Task details
Only the lines holding the string "fjord" are needed; copy each of them from the data.
▬▬▬▬▬▬
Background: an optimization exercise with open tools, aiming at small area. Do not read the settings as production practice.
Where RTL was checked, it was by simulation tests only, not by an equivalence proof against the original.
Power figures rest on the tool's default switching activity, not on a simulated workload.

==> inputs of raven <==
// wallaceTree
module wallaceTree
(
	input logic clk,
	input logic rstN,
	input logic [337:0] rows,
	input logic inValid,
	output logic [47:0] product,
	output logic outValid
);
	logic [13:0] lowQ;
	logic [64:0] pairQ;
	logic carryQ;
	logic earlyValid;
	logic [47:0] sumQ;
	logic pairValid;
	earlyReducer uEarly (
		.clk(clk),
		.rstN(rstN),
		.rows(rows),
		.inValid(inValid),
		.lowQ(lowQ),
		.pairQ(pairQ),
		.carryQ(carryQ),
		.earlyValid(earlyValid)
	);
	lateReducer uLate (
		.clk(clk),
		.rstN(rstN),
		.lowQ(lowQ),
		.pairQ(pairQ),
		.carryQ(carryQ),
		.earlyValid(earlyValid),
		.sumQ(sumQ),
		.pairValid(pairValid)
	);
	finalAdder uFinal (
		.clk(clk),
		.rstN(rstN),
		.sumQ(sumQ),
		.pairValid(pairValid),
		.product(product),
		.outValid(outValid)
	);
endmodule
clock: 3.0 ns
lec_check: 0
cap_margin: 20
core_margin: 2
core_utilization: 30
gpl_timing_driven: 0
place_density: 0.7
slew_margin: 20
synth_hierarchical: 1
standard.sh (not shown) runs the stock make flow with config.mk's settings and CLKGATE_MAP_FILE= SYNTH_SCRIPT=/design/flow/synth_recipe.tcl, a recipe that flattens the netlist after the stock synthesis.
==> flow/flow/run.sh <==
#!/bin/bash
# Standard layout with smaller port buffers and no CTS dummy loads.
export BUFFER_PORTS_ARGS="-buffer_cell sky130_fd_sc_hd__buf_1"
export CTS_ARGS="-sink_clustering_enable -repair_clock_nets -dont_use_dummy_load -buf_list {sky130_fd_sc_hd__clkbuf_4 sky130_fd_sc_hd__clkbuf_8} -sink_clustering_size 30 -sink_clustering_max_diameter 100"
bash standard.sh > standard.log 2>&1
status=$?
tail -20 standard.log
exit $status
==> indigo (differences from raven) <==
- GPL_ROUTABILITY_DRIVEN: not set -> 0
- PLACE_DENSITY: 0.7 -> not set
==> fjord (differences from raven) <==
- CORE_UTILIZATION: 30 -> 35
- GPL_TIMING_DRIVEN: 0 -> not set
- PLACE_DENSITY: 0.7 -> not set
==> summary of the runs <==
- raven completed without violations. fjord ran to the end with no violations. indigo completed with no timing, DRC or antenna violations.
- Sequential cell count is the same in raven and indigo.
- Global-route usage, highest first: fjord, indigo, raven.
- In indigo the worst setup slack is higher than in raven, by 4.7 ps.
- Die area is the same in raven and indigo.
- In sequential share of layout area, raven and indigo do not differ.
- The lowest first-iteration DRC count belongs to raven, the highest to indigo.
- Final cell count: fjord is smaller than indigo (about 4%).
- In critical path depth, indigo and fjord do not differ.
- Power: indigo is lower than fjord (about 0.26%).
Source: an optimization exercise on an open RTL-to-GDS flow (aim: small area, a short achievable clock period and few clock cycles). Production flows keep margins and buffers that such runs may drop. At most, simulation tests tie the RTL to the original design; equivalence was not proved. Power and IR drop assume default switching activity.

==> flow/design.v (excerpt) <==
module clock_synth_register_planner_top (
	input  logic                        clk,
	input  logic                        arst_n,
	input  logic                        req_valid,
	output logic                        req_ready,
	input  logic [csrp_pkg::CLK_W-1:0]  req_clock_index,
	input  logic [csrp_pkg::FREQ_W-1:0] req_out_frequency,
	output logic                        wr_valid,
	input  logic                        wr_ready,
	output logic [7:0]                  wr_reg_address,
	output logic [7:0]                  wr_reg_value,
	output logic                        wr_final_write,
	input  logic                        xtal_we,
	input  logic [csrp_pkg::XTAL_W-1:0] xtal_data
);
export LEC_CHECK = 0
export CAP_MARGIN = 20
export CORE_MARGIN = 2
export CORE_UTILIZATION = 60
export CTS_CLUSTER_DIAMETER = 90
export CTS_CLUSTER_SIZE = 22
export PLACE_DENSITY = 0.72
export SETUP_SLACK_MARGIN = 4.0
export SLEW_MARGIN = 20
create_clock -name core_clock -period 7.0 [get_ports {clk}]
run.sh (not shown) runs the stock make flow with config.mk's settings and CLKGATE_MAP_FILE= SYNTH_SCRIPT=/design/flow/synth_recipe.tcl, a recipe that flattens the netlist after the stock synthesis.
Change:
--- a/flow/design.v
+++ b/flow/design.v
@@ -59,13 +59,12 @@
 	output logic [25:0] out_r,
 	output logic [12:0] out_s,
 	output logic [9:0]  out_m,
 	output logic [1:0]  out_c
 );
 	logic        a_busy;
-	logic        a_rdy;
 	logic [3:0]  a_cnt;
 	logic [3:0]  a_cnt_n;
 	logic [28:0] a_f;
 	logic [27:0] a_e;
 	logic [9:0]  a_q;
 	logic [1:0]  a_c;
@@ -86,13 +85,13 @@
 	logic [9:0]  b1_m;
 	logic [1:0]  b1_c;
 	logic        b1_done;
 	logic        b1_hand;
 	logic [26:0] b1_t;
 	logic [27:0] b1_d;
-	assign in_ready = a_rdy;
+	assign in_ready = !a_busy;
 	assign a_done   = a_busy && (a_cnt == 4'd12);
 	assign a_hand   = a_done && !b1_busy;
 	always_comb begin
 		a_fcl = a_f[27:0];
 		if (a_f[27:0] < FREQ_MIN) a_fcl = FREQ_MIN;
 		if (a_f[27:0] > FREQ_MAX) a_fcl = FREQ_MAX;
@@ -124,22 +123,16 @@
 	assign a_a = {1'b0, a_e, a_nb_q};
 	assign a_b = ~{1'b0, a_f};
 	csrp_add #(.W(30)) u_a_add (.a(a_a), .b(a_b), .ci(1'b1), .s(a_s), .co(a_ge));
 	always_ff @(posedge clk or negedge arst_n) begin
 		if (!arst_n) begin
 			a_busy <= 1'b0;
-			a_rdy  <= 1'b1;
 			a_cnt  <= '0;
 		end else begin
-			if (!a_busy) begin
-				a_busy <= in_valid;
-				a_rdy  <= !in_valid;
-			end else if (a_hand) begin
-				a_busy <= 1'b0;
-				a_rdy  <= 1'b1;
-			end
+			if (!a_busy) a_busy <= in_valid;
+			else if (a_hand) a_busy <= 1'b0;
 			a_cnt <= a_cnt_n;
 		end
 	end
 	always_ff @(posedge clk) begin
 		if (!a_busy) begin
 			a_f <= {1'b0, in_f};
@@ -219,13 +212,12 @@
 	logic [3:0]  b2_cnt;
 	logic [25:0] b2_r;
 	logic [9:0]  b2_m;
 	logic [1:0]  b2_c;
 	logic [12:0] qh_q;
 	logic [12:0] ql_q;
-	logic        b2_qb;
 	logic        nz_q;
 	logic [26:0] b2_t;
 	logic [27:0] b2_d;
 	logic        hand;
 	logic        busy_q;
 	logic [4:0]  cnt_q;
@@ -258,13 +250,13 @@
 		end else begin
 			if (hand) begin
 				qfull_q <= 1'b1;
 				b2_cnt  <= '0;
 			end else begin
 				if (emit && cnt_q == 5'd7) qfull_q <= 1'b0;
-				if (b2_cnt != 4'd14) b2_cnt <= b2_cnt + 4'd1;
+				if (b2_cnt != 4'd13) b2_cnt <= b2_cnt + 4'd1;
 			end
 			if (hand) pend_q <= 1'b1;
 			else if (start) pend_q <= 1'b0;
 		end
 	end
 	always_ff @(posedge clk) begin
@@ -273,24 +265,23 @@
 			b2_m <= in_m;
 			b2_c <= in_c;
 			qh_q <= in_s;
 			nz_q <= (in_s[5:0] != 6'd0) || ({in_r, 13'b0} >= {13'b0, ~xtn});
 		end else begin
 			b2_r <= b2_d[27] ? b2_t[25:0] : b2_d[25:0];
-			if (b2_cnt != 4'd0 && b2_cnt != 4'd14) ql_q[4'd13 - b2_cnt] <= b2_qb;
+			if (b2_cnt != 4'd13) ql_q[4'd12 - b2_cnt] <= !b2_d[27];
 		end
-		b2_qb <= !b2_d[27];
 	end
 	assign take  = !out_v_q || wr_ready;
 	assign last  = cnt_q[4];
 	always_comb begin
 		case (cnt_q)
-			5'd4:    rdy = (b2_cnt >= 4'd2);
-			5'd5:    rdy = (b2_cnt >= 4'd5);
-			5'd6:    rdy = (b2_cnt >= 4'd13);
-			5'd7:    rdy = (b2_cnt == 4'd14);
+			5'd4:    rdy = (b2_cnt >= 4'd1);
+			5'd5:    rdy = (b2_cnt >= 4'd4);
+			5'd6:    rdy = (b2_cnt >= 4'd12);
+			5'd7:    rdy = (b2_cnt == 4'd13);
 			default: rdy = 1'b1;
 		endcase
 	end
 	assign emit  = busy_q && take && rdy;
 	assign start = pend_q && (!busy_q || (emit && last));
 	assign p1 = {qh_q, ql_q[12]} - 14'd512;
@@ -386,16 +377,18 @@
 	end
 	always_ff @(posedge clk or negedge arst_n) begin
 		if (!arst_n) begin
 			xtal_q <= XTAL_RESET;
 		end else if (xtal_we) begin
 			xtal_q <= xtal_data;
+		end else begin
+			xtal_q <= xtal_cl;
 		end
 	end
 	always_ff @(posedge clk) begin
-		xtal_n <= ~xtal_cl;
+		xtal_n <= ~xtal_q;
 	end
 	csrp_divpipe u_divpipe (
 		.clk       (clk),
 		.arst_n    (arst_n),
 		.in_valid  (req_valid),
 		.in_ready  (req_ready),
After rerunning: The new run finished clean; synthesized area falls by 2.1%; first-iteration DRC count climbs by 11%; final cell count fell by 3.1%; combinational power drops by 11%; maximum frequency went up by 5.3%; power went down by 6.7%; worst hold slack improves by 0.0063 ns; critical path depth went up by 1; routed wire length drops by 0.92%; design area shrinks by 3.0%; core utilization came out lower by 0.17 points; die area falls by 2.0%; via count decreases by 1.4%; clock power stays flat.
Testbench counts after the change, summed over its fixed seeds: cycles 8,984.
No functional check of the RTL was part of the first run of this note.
▬▬▬▬▬▬
Completed task
==> fjord (differences from raven) <==
- raven completed without violations. fjord ran to the end with no violations. indigo completed with no timing, DRC or antenna violations.
- Global-route usage, highest first: fjord, indigo, raven.
- Final cell count: fjord is smaller than indigo (about 4%).
- In critical path depth, indigo and fjord do not differ.
- Power: indigo is lower than fjord (about 0.26%).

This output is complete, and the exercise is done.